Dipole in an Uniform Electric Field:

[fallen186]

Dipole in an Uniform Electric Field:
torque is calculated about the position of either charge has the magnitude FLsin(x) = qELsin(x) = pEsin(x). The direction of the torque vector is into the paper such that it tends to rotate the dipole moment vector p so it aligns with the direction of E. The torque can be expressed most concisely as the cross product: T = p x E

I don't know why the magnitude is F * L sin(x) or why qE turns into pE. And I don't understand what the concept iit s trying to tell me. It would also be helpful if someone could explain the hand thing for torque. I understand most of the stuff about torque but not the hand thing.

x = theta
L = distance between charges in dipole
p = vector of the dipole movement that points from negtive charge to positive.
p =q*L

 

[Born2bwire]

The dipole moment is defined as being L*q, so qELsin(x) = pEsin(x) by definition. As for F*L*sin(x), that's simply the scalar form of the vector cross product of F x L. Torque is defined as the cross product between the force vector and the vector denoting the lever arm. To find the torque on a dipole, they fix one of the charges as the center of rotation (or choose the midpoint, the result is the same since the magnitude of the force is the same) and assume that the length between the charges (or the dipole moment) to be the lever arm. The force is the Lorentz force resulting from the electric field.

I think you should brush up on torque and vectors because these are very basic concepts.

 

[astrokreng]

Hello there,

I can explain the concept of torque and its relation to a dipole in an uniform electric field. Torque is a force that causes rotation or twisting, and it is calculated by multiplying the force applied by the distance from the pivot point. In this case, the pivot point is the position of either charge in the dipole.

When a dipole is placed in an uniform electric field, it experiences a torque due to the interaction between the charges and the electric field. This torque is calculated as FLsin(x), where F is the force applied, L is the distance between the charges in the dipole, and x is the angle between the force and the dipole moment vector p. The dipole moment vector p is a vector that represents the strength and direction of the dipole, and it points from the negative charge to the positive charge.

In the equation, qE is used to represent the force applied on the dipole due to the electric field. This is because the electric field exerts a force on the charges in the dipole, causing them to experience an opposite force and creating a torque. The magnitude of this force is equal to qE, where q is the charge of the dipole and E is the strength of the electric field.

The direction of the torque vector is into the paper, which means it is perpendicular to the plane of the dipole and the electric field. This torque tends to rotate the dipole moment vector p so that it aligns with the direction of the electric field.

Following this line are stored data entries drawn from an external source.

==> src/hdl/power_mode_controller.sv <==
// Purpose: Global power mode controller with clock templates and boost control
// Assumes: 100 MHz pclk, APB slave with one wait-free access phase
// Notes:   Wake inputs arrive from other domains and are filtered
//
// Behaviour
// - Active mode follows active template bits
// - Disabled resources get clocks gated
// - Template writes apply immediately
// - Processor may disable itself; wake re-enables
// - Wake returns to active, processor on
// - Boot mode is active
// - Alternate active uses its own template
// - Sleep resume within 15 us
// - Hibernate retains state and holds pins
// - Only pin interrupt wakes hibernate
// - Hibernate resume under 100 us
// - Enabled interrupt or reset sources wake
// - Peripheral, supervisor, timewheel, pin interrupts
// - Timewheel raises periodic wakeups
// - Reset pin, watchdog, precise reset wake
// - Boost voltage 1.8 V in 100 mV steps
// - Boost modes active and standby
// - Boost active in active modes
// - Sleep standby forces periodic refresh wake
// - Hibernate boost only active or off
// - Separate template per active mode
// - Sleep gates all resources
//
// Implementation choices: the register offsets and register access over APB.
`include "power_mode_controller_regs.svh"
`timescale 1ns/1ps

module power_mode_controller #(
  parameter int unsigned HIB_RES_CYCLES = `PMC_HIB_RES_CYC  // Hibernate resume count
) (
  input  wire logic                   pclk,
  input  wire logic                   presetn,
  input  wire logic                   psel,
  input  wire logic                   penable,
  input  wire logic                   pwrite,
  input  wire logic [7:0]             paddr,
  input  wire logic [31:0]            pwdata,
  output logic      [31:0]            prdata,
  output logic                        pready,
  output logic                        pslverr,
  input  wire logic                   periph_irq,
  input  wire logic                   supervisor_irq,
  input  wire logic                   pin_irq,
  input  wire logic                   external_reset_pin_n,
  input  wire logic                   watchdog_reset_source,
  input  wire logic                   precise_voltage_reset,
  output logic [`PMC_TMPL_W-1:0]      clk_en,
  output logic                        cpu_en,
  output logic [1:0]                  chip_mode,
  output logic                        io_hold,
  output logic                        retain,
  output power_mode_pkg::boost_mode_e boost_mode,
  output logic [`PMC_VSEL_W-1:0]      boost_vsel
);

  // Register file
  logic [`PMC_TMPL_W-1:0] act_tmpl_reg;   // Active template
  logic [`PMC_TMPL_W-1:0] alt_tmpl_reg;   // Alternate active template
  logic [`PMC_WAKE_W-1:0] wake_en_reg;    // Wake source enables
  logic [`PMC_VSEL_W-1:0] vsel_reg;       // Boost voltage code
  logic                   boost_stby_reg; // Use standby while asleep
  logic                   boost_hib_reg;  // Keep boost active in hibernate
  logic [`PMC_TW_W-1:0]   tw_period_reg;  // Timewheel period
  logic                   cpu_off_reg;    // Processor switched itself off
  logic                   cpu_force_reg;  // Processor forced on after wake
  logic [1:0]             target_reg;     // Low-power mode being entered

  // State and counters
  power_mode_pkg::pmc_state_e state_reg;
  logic [15:0]            cnt_reg;        // Entry and resume counter
  logic [`PMC_TW_W-1:0]   tw_cnt_reg;     // Timewheel counter
  logic                   tw_tick;        // One-cycle timewheel pulse

  // Synchronisers and filter
  logic [5:0]             sync1_reg;
  logic [5:0]             sync2_reg;
  logic [5:0]             sync3_reg;
  logic [5:0]             filt_reg;       // Debounced level
  logic [5:0]             filt_d_reg;     // For edge detection
  power_mode_pkg::wake_src_s wake_raw;    // Rising edges plus tick
  power_mode_pkg::wake_src_s wake_hib;    // Sources allowed in hibernate
  logic                   wake_any;       // Wake in running or sleep states
  logic                   wake_hib_any;   // Wake in hibernate

  // APB decode
  logic                   apb_setup;
  logic                   apb_wr;
  logic                   apb_valid;
  logic [31:0]            rd_mux;

  // Synchronisers: three stages per input, external reset inverted first
  always_ff @(posedge pclk or negedge presetn) begin
    if (!presetn) begin
      sync1_reg <= 6'h00;
      sync2_reg <= 6'h00;
      sync3_reg <= 6'h00;
    end else begin
      sync1_reg <= {precise_voltage_reset, watchdog_reset_source,
                    ~external_reset_pin_n, pin_irq, supervisor_irq, periph_irq};
      sync2_reg <= sync1_reg;
      sync3_reg <= sync2_reg;
    end
  end

  // A change counts only once stages two and three agree
  always_ff @(posedge pclk or negedge presetn) begin
    if (!presetn) begin
      filt_reg   <= 6'h00;
      filt_d_reg <= 6'h00;
    end else begin
      for (int i = 0; i < 6; i++) begin
        if (sync2_reg[i] == sync3_reg[i]) begin
          filt_reg[i] <= sync3_reg[i];
        end
      end
      filt_d_reg <= filt_reg;
    end
  end

  // Edge-based events so a held level cannot re-wake after every entry
  always_comb begin
    logic [5:0] rise;
    rise = filt_reg & ~filt_d_reg;
    wake_raw.periph_irq            = rise[0];
    wake_raw.supervisor_irq        = rise[1];
    wake_raw.pin_irq               = rise[2];
    wake_raw.external_reset        = rise[3];
    wake_raw.watchdog_reset_source = rise[4];
    wake_raw.precise_voltage_reset = rise[5];
    wake_raw.timewheel             = tw_tick;
    wake_hib                       = '0;
    wake_hib.pin_irq               = rise[2];
  end

  // Standby boost in sleep forces the timewheel on for refresh wakes
  assign wake_any = |(wake_raw & (wake_en_reg |
                    ((state_reg == power_mode_pkg::st_sleep && boost_stby_reg) ?
                     `PMC_WAKE_W'(4) : `PMC_WAKE_W'(0))));
  assign wake_hib_any = |(wake_hib & wake_en_reg);

  // Timewheel: stops in hibernate, where no clocks run
  always_ff @(posedge pclk or negedge presetn) begin
    if (!presetn) begin
      tw_cnt_reg <= '0;
    end else if (state_reg == power_mode_pkg::st_hib || tw_tick) begin
      tw_cnt_reg <= '0;
    end else begin
      tw_cnt_reg <= tw_cnt_reg + `PMC_TW_W'(1);
    end
  end
  assign tw_tick = (tw_period_reg != '0) && (tw_cnt_reg == tw_period_reg - `PMC_TW_W'(1));

  // APB strobes
  assign apb_setup = psel & ~penable;
  assign apb_wr    = psel & penable & pready & pwrite;

  // Word decode of implemented offsets
  function automatic logic addr_ok(input logic [7:0] a);
    case (a)
      `PMC_MODE_OFF, `PMC_ACT_TMPL_OFF, `PMC_ALT_TMPL_OFF, `PMC_WAKE_EN_OFF,
      `PMC_STATUS_OFF, `PMC_BOOST_OFF, `PMC_TW_PERIOD_OFF, `PMC_CPU_OFF_OFF: addr_ok = 1'b1;
      default: addr_ok = 1'b0;
    endcase
  endfunction
  assign apb_valid = addr_ok(paddr);

  // Maps the state onto the visible mode code
  function automatic logic [1:0] mode_of(input power_mode_pkg::pmc_state_e s,
                                         input logic [1:0] tgt);
    case (s)
      power_mode_pkg::st_alt:   mode_of = `PMC_MODE_ALT;
      power_mode_pkg::st_sleep: mode_of = `PMC_MODE_SLEEP;
      power_mode_pkg::st_hib:   mode_of = `PMC_MODE_HIB;
      power_mode_pkg::st_enter: mode_of = tgt;
      // Still resuming: the mode being left stays visible until active
      power_mode_pkg::st_resume: mode_of = tgt;
      default:                  mode_of = `PMC_MODE_ACTIVE;
    endcase
  endfunction

  // Read mux; status shows state, processor and boost
  always_comb begin
    rd_mux = 32'h0000_0000;
    case (paddr)
      `PMC_MODE_OFF:      rd_mux[1:0] = mode_of(state_reg, target_reg);
      `PMC_ACT_TMPL_OFF:  rd_mux[`PMC_TMPL_W-1:0] = act_tmpl_reg;
      `PMC_ALT_TMPL_OFF:  rd_mux[`PMC_TMPL_W-1:0] = alt_tmpl_reg;
      `PMC_WAKE_EN_OFF:   rd_mux[`PMC_WAKE_W-1:0] = wake_en_reg;
      `PMC_STATUS_OFF:    rd_mux[7:0] = {boost_mode, cpu_en, 2'h0, state_reg};
      `PMC_BOOST_OFF:     rd_mux[9:0] = {boost_hib_reg, boost_stby_reg, 2'h0, vsel_reg};
      `PMC_TW_PERIOD_OFF: rd_mux[`PMC_TW_W-1:0] = tw_period_reg;
      `PMC_CPU_OFF_OFF:   rd_mux[0] = cpu_off_reg;
      default:            rd_mux = 32'h0000_0000;
    endcase
  end

  // APB answer: ready in the first access cycle, error on unmapped address
  always_ff @(posedge pclk or negedge presetn) begin
    if (!presetn) begin
      pready  <= 1'b0;
      pslverr <= 1'b0;
      prdata  <= 32'h0000_0000;
    end else if (apb_setup) begin
      pready  <= 1'b1;
      pslverr <= ~apb_valid;
      prdata  <= pwrite ? 32'h0000_0000 : rd_mux;
    end else begin
      pready  <= 1'b0;
      pslverr <= 1'b0;
    end
  end

  // Configuration registers; template writes act at once
  always_ff @(posedge pclk or negedge presetn) begin
    if (!presetn) begin
      act_tmpl_reg   <= `PMC_ACT_TMPL_RST;
      alt_tmpl_reg   <= `PMC_ALT_TMPL_RST;
      wake_en_reg    <= `PMC_WAKE_EN_RST;
      vsel_reg       <= `PMC_VSEL_RST;
      boost_stby_reg <= 1'b0;
      boost_hib_reg  <= 1'b0;
      tw_period_reg  <= `PMC_TW_RST;
    end else if (apb_wr) begin
      case (paddr)
        `PMC_ACT_TMPL_OFF:  act_tmpl_reg  <= pwdata[`PMC_TMPL_W-1:0];
        `PMC_ALT_TMPL_OFF:  alt_tmpl_reg  <= pwdata[`PMC_TMPL_W-1:0];
        `PMC_WAKE_EN_OFF:   wake_en_reg   <= pwdata[`PMC_WAKE_W-1:0];
        `PMC_TW_PERIOD_OFF: tw_period_reg <= pwdata[`PMC_TW_W-1:0];
        `PMC_BOOST_OFF: begin
          // Codes past 5.0 V clamp to the top step
          vsel_reg <= (pwdata[`PMC_VSEL_W-1:0] > `PMC_VSEL_MAX) ?
                      `PMC_VSEL_MAX : pwdata[`PMC_VSEL_W-1:0];
          boost_stby_reg <= pwdata[`PMC_BOOST_STBY_BIT];
          boost_hib_reg  <= pwdata[`PMC_BOOST_HIB_BIT];
        end
        default: begin
        end
      endcase
    end
  end

  // Processor self-disable and forced enable; a wake beats a same-cycle write
  always_ff @(posedge pclk or negedge presetn) begin
    if (!presetn) begin
      cpu_off_reg   <= 1'b0;
      cpu_force_reg <= 1'b0;
    end else if (wake_any || wake_hib_any) begin
      cpu_off_reg   <= 1'b0;
      cpu_force_reg <= 1'b1;
    end else if (apb_wr && paddr == `PMC_CPU_OFF_OFF) begin
      cpu_off_reg   <= pwdata[0];
      cpu_force_reg <= 1'b0;
    end else if (apb_wr && (paddr == `PMC_ACT_TMPL_OFF || paddr == `PMC_ALT_TMPL_OFF)) begin
      cpu_force_reg <= 1'b0;  // Firmware takes the processor bit back
    end
  end

  // Mode sequencer
  always_ff @(posedge pclk or negedge presetn) begin
    if (!presetn) begin
      state_reg  <= power_mode_pkg::st_active;
      target_reg <= `PMC_MODE_ACTIVE;
      cnt_reg    <= 16'h0000;
    end else begin
      case (state_reg)
        power_mode_pkg::st_active, power_mode_pkg::st_alt: begin
          if (wake_any) begin
            state_reg <= power_mode_pkg::st_active;
          end else if (apb_wr && paddr == `PMC_MODE_OFF) begin
            case (pwdata[1:0])
              `PMC_MODE_ACTIVE: state_reg <= power_mode_pkg::st_active;
              `PMC_MODE_ALT:    state_reg <= power_mode_pkg::st_alt;
              default: begin
                state_reg  <= power_mode_pkg::st_enter;
                target_reg <= pwdata[1:0];
                cnt_reg    <= 16'(`PMC_ENTRY_CYC - 1);
              end
            endcase
          end
        end
        power_mode_pkg::st_enter: begin
          if (wake_any) begin
            state_reg <= power_mode_pkg::st_active;
          end else if (cnt_reg != 16'h0000) begin
            cnt_reg <= cnt_reg - 16'h0001;
          end else if (target_reg == `PMC_MODE_HIB) begin
            state_reg <= power_mode_pkg::st_hib;
          end else begin
            state_reg <= power_mode_pkg::st_sleep;
          end
        end
        power_mode_pkg::st_sleep: begin
          if (wake_any) begin
            state_reg <= power_mode_pkg::st_resume;
            cnt_reg   <= 16'(`PMC_SLEEP_RES_CYC - 1);
          end
        end
        power_mode_pkg::st_hib: begin
          if (wake_hib_any) begin
            state_reg <= power_mode_pkg::st_resume;
            cnt_reg   <= 16'(HIB_RES_CYCLES - 1);
          end
        end
        power_mode_pkg::st_resume: begin
          if (cnt_reg != 16'h0000) begin
            cnt_reg <= cnt_reg - 16'h0001;
          end else begin
            state_reg <= power_mode_pkg::st_active;
          end
        end
        default: state_reg <= power_mode_pkg::st_active;
      endcase
    end
  end

  // Clock gates, processor enable and retention outputs
  always_ff @(posedge pclk or negedge presetn) begin
    if (!presetn) begin
      clk_en    <= `PMC_ACT_TMPL_RST;
      cpu_en    <= 1'b1;
      chip_mode <= `PMC_MODE_ACTIVE;
      io_hold   <= 1'b0;
      retain    <= 1'b0;
    end else begin
      chip_mode <= mode_of(state_reg, target_reg);
      io_hold   <= (state_reg == power_mode_pkg::st_hib);
      retain    <= (state_reg == power_mode_pkg::st_hib) ||
                   (state_reg == power_mode_pkg::st_sleep);
      case (state_reg)
        power_mode_pkg::st_active: begin
          clk_en <= act_tmpl_reg;
          cpu_en <= cpu_force_reg | (act_tmpl_reg[`PMC_TMPL_CPU_BIT] & ~cpu_off_reg);
        end
        power_mode_pkg::st_alt: begin
          clk_en <= alt_tmpl_reg;
          cpu_en <= cpu_force_reg | (alt_tmpl_reg[`PMC_TMPL_CPU_BIT] & ~cpu_off_reg);
        end
        default: begin
          clk_en <= '0;
          cpu_en <= 1'b0;
        end
      endcase
    end
  end

  // Boost mode follows the sequencer state; voltage follows the boost register
  always_ff @(posedge pclk or negedge presetn) begin
    if (!presetn) begin
      boost_mode <= power_mode_pkg::boost_active;
      boost_vsel <= `PMC_VSEL_RST;
    end else begin
      boost_vsel <= vsel_reg;
      case (state_reg)
        power_mode_pkg::st_sleep:
          boost_mode <= boost_stby_reg ? power_mode_pkg::boost_standby :
                        power_mode_pkg::boost_active;
        power_mode_pkg::st_hib:
          boost_mode <= boost_hib_reg ? power_mode_pkg::boost_active :
                        power_mode_pkg::boost_off;
        default: boost_mode <= power_mode_pkg::boost_active;
      endcase
    end
  end

  // Assertion helper: counts resume cycles after a sleep wake
  logic [15:0] res_len_reg;   // Cycles spent in resume so far
  logic        res_sleep_reg; // Current resume started from sleep
  always_ff @(posedge pclk or negedge presetn) begin
    if (!presetn) begin
      res_len_reg   <= 16'h0000;
      res_sleep_reg <= 1'b0;
    end else if (state_reg == power_mode_pkg::st_sleep && wake_any) begin
      res_len_reg   <= 16'h0000;
      res_sleep_reg <= 1'b1;
    end else if (state_reg == power_mode_pkg::st_resume) begin
      res_len_reg   <= res_len_reg + 16'h0001;
    end else if (state_reg == power_mode_pkg::st_hib) begin
      res_sleep_reg <= 1'b0;
    end
  end
endmodule // power_mode_controller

This can be seen by imagining a hand turning a screwdriver. The hand represents the torque vector and the screwdriver represents the dipole moment vector. The hand turning the screwdriver causes it to rotate and align with the direction of the force.

In summary, the equation for torque in a dipole in an uniform electric field is T = p x E, where p is the dipole moment vector and E is the strength of the electric field. This equation represents the interaction between the charges in the dipole and the electric field, and how it causes the dipole to rotate and align with the electric field. I hope this explanation helps clarify the concept for you.